Storage locations for floating-point
numbers (statics, array elements, and
fields of classes) are of fixed size.
The supported storage sizes are
float32 and float64. Everywhere else
(on the evaluation stack, as
arguments, as return types, and as
local variables) floating-point
numbers are represented using an
internal floating-point type. In each
such instance, the nominal type of the
variable or expression is either R4 or
R8, but its value can be represented
internally with additional range
and/or precision. The size of the
internal floating-point representation
is implementation-dependent, can vary,
and shall have precision at least as
great as that of the variable or
expression being represented. An
implicit widening conversion to the
internal representation from float32
or float64 is performed when those
types are loaded from storage.
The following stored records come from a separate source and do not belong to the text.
--- config.mk ---
export PLATFORM = sky130hd
export DESIGN_NAME = cca_front
export DESIGN_NICKNAME = d
export VERILOG_FILES = /design/src/cca_pkg.sv /design/src/cca_front.sv
export SDC_FILE = /design/constraint.sdc
export NUM_CORES = 1
export LEC_CHECK = 0
export BUFFER_PORTS_ARGS = -buffer_cell sky130_fd_sc_hd__clkbuf_2
export CAP_MARGIN = 0
export CORE_UTILIZATION = 35
export CTS_CLUSTER_DIAMETER = 50
export DETAILED_ROUTE_END_ITERATION = 6
export HOLD_SLACK_MARGIN = 0.15
export PLACE_DENSITY_LB_ADDON = 0.15
export SYNTH_ARGS = -nofsm -noshare
export SYNTH_HDL_FRONTEND = slang
export SYNTH_SLANG_ARGS = --single-unit
export TNS_END_PERCENT = 20
--- constraint.sdc ---
create_clock -name clk -period 7.42 [get_ports clk]
set_input_delay 2.226 -clock clk [delete_from_list [all_inputs] [get_ports clk]]
set_output_delay 2.226 -clock clk [all_outputs]
set_load 0.02 [all_outputs]
File: src/hdl/lru_kv_pkg.sv
// Shared types, sizes and codes for the LRU key/value cache.
`timescale 1ns / 1ps

package lru_kv_pkg;

  // Capacity of the slot array
  localparam int MAX_ENTRIES = 16;
  localparam int IDX_W       = $clog2(MAX_ENTRIES);
  localparam int RANK_W      = IDX_W;
  localparam int CNT_W       = $clog2(MAX_ENTRIES + 1);
  localparam int WORD_W      = 32;

  typedef logic [IDX_W-1:0]  idx_t;
  typedef logic [RANK_W-1:0] rank_t;
  typedef logic [CNT_W-1:0]  cnt_t;
  typedef logic [WORD_W-1:0] word_t;

  // Operation codes
  localparam logic OP_GET = 1'b0;
  localparam logic OP_PUT = 1'b1;

  // Value returned by a get that misses
  localparam word_t READ_MISS = '1;

  // Capacity register reset value
  localparam cnt_t CAP_RESET = cnt_t'(MAX_ENTRIES);

  // Controller to datapath
  typedef struct packed {
    logic load;   // capture the incoming item
    logic exec;   // look up, update slots and fill the result register
  } cmd_t;

  // Datapath to controller
  typedef struct packed {
    logic out_busy;  // result register holds an item that is not taken
  } status_t;

endpackage

File: src/hdl/lru_kv_ctrl.sv
// Controller: sequences item capture and the lookup/update cycle.
`timescale 1ns / 1ps

module lru_kv_ctrl (
  input  logic                clk,
  input  logic                rst,
  input  logic                in_valid,
  output logic                in_stall,
  input  lru_kv_pkg::status_t sts,
  output lru_kv_pkg::cmd_t    cmd
);

  typedef enum logic {
    S_IDLE,
    S_EXEC
  } state_t;

  state_t state;
  state_t state_next;
  logic   in_stall_next;

  // Decide next state and commands
  always_comb begin
    state_next    = state;
    in_stall_next = in_stall;
    cmd           = '0;
    case (state)
      S_IDLE: begin
        cmd.load = in_valid;
        if (in_valid) begin
          state_next    = S_EXEC;
          in_stall_next = 1'b1;
        end
      end
      S_EXEC: begin
        cmd.exec = !sts.out_busy;
        if (!sts.out_busy) begin
          state_next    = S_IDLE;
          in_stall_next = 1'b0;
        end
      end
      default: begin
        state_next    = S_IDLE;
        in_stall_next = 1'b0;
      end
    endcase
  end

  // Hold state and the registered stall
  always_ff @(posedge clk) begin
    if (rst) begin
      state    <= S_IDLE;
      in_stall <= 1'b0;
    end else begin
      state    <= state_next;
      in_stall <= in_stall_next;
    end
  end

endmodule

File: src/hdl/lru_kv_dp.sv
// Datapath: slot array, parallel key compare, age-rank update and result register.
`timescale 1ns / 1ps

module lru_kv_dp (
  input  logic                       clk,
  input  logic                       rst,
  input  lru_kv_pkg::cmd_t           cmd,
  output lru_kv_pkg::status_t        sts,
  input  logic                       operation,
  input  logic signed [31:0]         key,
  input  logic signed [31:0]         value,
  input  logic                       cfg_valid,
  input  logic [lru_kv_pkg::CNT_W-1:0] cfg_data,
  output logic                       out_valid,
  input  logic                       out_stall,
  output logic                       hit,
  output logic signed [31:0]         read_value,
  output logic                       evicted,
  output logic signed [31:0]         evicted_key
);

  // Captured item
  logic              req_op;
  lru_kv_pkg::word_t req_key;
  lru_kv_pkg::word_t req_value;

  // Slot storage
  logic              slot_valid [lru_kv_pkg::MAX_ENTRIES];
  lru_kv_pkg::word_t slot_key   [lru_kv_pkg::MAX_ENTRIES];
  lru_kv_pkg::word_t slot_value [lru_kv_pkg::MAX_ENTRIES];
  lru_kv_pkg::rank_t slot_rank  [lru_kv_pkg::MAX_ENTRIES];
  lru_kv_pkg::cnt_t  used_count;
  lru_kv_pkg::cnt_t  cap_in_use;

  // Lookup results
  logic              found;
  lru_kv_pkg::idx_t  found_idx;
  lru_kv_pkg::idx_t  lru_idx;
  lru_kv_pkg::idx_t  free_idx;
  lru_kv_pkg::idx_t  dst_idx;
  lru_kv_pkg::rank_t touch_rank;
  lru_kv_pkg::rank_t oldest_rank;
  lru_kv_pkg::cnt_t  eff_cap;
  logic              do_insert;
  logic              do_evict;
  logic              out_take;

  assign out_take     = out_valid && !out_stall;
  assign sts.out_busy = out_valid && out_stall;

  // Clamp the capacity register to 1..MAX_ENTRIES
  always_comb begin
    eff_cap = cap_in_use;
    if (cap_in_use == '0) begin
      eff_cap = lru_kv_pkg::cnt_t'(1);
    end else if (cap_in_use > lru_kv_pkg::cnt_t'(lru_kv_pkg::MAX_ENTRIES)) begin
      eff_cap = lru_kv_pkg::cnt_t'(lru_kv_pkg::MAX_ENTRIES);
    end
  end

  // Ranks of valid slots run 0..used_count-1, so the oldest has rank used_count-1
  assign oldest_rank = lru_kv_pkg::rank_t'(used_count - lru_kv_pkg::cnt_t'(1));

  // Compare all slots in parallel; lowest index wins
  always_comb begin
    found     = 1'b0;
    found_idx = '0;
    lru_idx   = '0;
    free_idx  = '0;
    for (int i = lru_kv_pkg::MAX_ENTRIES - 1; i >= 0; i--) begin
      if (slot_valid[i] && slot_key[i] == req_key) begin
        found     = 1'b1;
        found_idx = lru_kv_pkg::idx_t'(i);
      end
      if (slot_valid[i] && slot_rank[i] == oldest_rank) begin
        lru_idx = lru_kv_pkg::idx_t'(i);
      end
      if (!slot_valid[i]) begin
        free_idx = lru_kv_pkg::idx_t'(i);
      end
    end
  end

  assign touch_rank = slot_rank[found_idx];
  assign do_insert  = (req_op == lru_kv_pkg::OP_PUT) && !found;
  assign do_evict   = do_insert && (used_count >= eff_cap) && (used_count != '0);
  assign dst_idx    = do_evict ? lru_kv_pkg::idx_t'(lru_idx) : free_idx;

  // Capacity register, used count, slot valid marks and result valid flag
  always_ff @(posedge clk) begin
    if (rst) begin
      cap_in_use <= lru_kv_pkg::CAP_RESET;
      used_count <= '0;
      out_valid  <= 1'b0;
      for (int i = 0; i < lru_kv_pkg::MAX_ENTRIES; i++) begin
        slot_valid[i] <= 1'b0;
      end
    end else begin
      if (cfg_valid) begin
        cap_in_use <= cfg_data;
      end
      if (cmd.exec) begin
        out_valid <= 1'b1;
      end else if (out_take) begin
        out_valid <= 1'b0;
      end
      if (cmd.exec && do_insert) begin
        slot_valid[dst_idx] <= 1'b1;
        if (!do_evict) begin
          used_count <= used_count + lru_kv_pkg::cnt_t'(1);
        end
      end
    end
  end

  // Payload registers: item, slot contents, ranks and result
  always_ff @(posedge clk) begin
    if (cmd.load) begin
      req_op    <= operation;
      req_key   <= key;
      req_value <= value;
    end
    if (cmd.exec) begin
      if (found) begin
        // Touch: younger valid slots age by one, the hit slot becomes newest
        for (int i = 0; i < lru_kv_pkg::MAX_ENTRIES; i++) begin
          if (slot_valid[i] && lru_kv_pkg::idx_t'(i) != found_idx &&
              slot_rank[i] < touch_rank) begin
            slot_rank[i] <= slot_rank[i] + lru_kv_pkg::rank_t'(1);
          end
        end
        slot_rank[found_idx] <= '0;
        if (req_op == lru_kv_pkg::OP_PUT) begin
          slot_value[found_idx] <= req_value;
        end
      end else if (do_insert) begin
        // Insert: every other valid slot ages by one
        for (int i = 0; i < lru_kv_pkg::MAX_ENTRIES; i++) begin
          if (slot_valid[i] && lru_kv_pkg::idx_t'(i) != dst_idx) begin
            slot_rank[i] <= slot_rank[i] + lru_kv_pkg::rank_t'(1);
          end
        end
        slot_rank[dst_idx]  <= '0;
        slot_key[dst_idx]   <= req_key;
        slot_value[dst_idx] <= req_value;
      end

      // Fill the result register
      hit         <= found;
      evicted     <= do_evict;
      evicted_key <= do_evict ? slot_key[lru_idx] : '0;
      if (req_op == lru_kv_pkg::OP_GET) begin
        read_value <= found ? slot_value[found_idx] : lru_kv_pkg::READ_MISS;
      end else begin
        read_value <= '0;
      end
    end
  end

endmodule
The
internal representation is typically
the native size for the hardware, or
as required for efficient
implementation of an operation.

What this basically means is that the following comparison may or may not be equal:

class Foo
{
  double _v = ...;

  void Bar()
  {
    double v = _v;

    if( v == _v )
    {
      // Code may or may not execute here.
      // _v is 64-bit.
      // v could be either 64-bit (debug) or 80-bit (release) or something else (future?).
    }
  }
}

Take-home message: never check floating values for equality.